October 1998 Bulletin

New century to open with Decade of Bone and Joint

The Decade of the Bone and Joint 2000-2010 will usher in the new century. An international effort by physicians, researchers, medical professional organizations and medical journals will be launched to raise awareness of the suffering and cost to society of musculoskeletal disorders such as joint diseases, osteoporosis, spinal disorders and severe trauma to the extremities. The initiative, which has been endorsed by the Academy, will promote investments in prevention strategies and advanced research and create better treatment and improved quality of life for patients.

The goal is to improve the health-related quality of life for people with musculoskeletal disorders throughout the world. The United Nations will be asked to endorse the Decade of the Bone and Joint.

Representatives from 50 patient and clinical organizations, research societies and the World Health Organization gathered at a consensus meeting in Lund, Sweden in April. Bruce Browner, MD, represented the Academy. The representatives were asked to sign a Declaration of Intent to endorse the effort. The Academy's Board of Directors endorsed the program at its May meeting.

The gathering of health care professionals in Lund heard what most probably already knew-musculoskeletal conditions are among the most frequently occurring medical conditions with substantial influence on health, quality of life and on health care resources. The impact of musculoskeletal conditions on health care systems is likely to magnify as the population of many countries ages.
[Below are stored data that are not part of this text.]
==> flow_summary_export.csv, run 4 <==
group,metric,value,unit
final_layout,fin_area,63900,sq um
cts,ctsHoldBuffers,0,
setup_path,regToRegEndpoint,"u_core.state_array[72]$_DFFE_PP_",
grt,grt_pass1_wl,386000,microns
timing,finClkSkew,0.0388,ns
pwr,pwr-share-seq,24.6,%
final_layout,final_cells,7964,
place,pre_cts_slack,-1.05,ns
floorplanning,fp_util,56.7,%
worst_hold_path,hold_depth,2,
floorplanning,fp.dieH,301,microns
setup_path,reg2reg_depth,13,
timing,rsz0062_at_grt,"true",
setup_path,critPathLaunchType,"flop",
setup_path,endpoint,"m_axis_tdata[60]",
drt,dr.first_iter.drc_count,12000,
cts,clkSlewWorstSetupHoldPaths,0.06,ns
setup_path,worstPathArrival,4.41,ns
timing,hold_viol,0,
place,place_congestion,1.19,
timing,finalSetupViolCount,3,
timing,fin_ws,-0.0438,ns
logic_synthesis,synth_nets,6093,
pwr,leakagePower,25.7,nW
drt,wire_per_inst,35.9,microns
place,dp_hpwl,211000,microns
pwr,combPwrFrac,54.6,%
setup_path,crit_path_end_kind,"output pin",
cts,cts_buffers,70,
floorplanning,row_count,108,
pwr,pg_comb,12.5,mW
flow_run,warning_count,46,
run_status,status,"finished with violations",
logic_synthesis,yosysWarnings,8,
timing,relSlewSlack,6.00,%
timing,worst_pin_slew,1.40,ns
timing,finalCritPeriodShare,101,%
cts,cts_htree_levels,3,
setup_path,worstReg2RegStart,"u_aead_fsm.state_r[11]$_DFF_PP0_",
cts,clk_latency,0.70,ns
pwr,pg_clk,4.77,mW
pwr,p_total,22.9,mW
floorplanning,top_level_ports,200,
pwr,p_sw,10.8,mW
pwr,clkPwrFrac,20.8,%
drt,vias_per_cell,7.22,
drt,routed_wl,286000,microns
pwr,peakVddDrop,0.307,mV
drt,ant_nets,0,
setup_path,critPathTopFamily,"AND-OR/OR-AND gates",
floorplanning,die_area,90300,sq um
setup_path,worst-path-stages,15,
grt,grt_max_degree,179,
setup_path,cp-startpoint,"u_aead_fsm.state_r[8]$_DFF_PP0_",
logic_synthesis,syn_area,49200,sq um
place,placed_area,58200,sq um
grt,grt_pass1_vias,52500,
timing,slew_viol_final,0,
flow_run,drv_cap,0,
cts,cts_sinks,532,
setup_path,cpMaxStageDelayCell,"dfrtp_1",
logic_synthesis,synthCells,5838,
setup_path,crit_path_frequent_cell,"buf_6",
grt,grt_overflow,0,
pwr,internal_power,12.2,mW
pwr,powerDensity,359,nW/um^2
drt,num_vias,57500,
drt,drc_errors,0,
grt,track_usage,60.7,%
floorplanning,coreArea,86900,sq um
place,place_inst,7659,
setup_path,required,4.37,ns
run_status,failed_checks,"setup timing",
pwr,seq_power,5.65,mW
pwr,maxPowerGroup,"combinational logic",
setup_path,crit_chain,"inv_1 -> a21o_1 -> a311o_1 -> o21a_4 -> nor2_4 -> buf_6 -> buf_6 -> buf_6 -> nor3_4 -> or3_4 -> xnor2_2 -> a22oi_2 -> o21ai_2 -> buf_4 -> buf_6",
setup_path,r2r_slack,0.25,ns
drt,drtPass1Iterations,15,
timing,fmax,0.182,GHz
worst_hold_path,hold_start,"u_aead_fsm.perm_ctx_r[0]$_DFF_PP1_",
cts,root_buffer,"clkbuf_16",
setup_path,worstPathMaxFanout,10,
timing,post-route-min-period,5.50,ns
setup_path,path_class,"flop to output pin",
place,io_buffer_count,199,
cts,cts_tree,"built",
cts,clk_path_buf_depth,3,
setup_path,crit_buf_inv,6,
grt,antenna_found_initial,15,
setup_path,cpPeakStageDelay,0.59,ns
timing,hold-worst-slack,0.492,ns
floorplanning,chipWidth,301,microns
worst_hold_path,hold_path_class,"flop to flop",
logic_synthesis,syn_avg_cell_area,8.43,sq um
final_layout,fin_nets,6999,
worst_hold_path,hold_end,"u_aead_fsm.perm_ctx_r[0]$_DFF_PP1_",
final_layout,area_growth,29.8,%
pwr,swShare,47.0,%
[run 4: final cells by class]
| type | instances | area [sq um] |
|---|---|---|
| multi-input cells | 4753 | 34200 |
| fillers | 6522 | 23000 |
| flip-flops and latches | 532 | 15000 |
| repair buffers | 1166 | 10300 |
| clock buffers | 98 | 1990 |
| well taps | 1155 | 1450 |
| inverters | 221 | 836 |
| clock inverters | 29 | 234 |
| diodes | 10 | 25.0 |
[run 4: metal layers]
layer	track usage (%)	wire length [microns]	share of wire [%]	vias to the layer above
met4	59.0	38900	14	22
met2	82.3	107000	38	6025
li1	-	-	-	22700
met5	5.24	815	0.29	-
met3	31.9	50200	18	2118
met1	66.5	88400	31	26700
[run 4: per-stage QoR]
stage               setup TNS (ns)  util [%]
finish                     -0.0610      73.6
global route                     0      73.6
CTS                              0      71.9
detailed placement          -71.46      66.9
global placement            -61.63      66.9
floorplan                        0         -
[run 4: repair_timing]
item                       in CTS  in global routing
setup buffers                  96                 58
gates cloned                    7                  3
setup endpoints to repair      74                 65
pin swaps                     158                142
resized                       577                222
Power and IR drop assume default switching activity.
Examples of the suffering of patients and burden on society included the fact that joint diseases account for half of all chronic conditions in persons ages 65 and older, back pain is the second leading cause of sick leave from work, the number of fragility fractures in the elderly has increased dramatically in the last decade and an estimated 40 percent of all women over age 50 will suffer from a fragility fracture.

The impetus for the meeting was the impact of bone and joint disorders on society, the health care system and the individual, coupled with the awareness that health care resources need to be more efficiently used. The initiative recognizes that around the world, health care systems are facing increasing pressures from rising demand and escalating costs.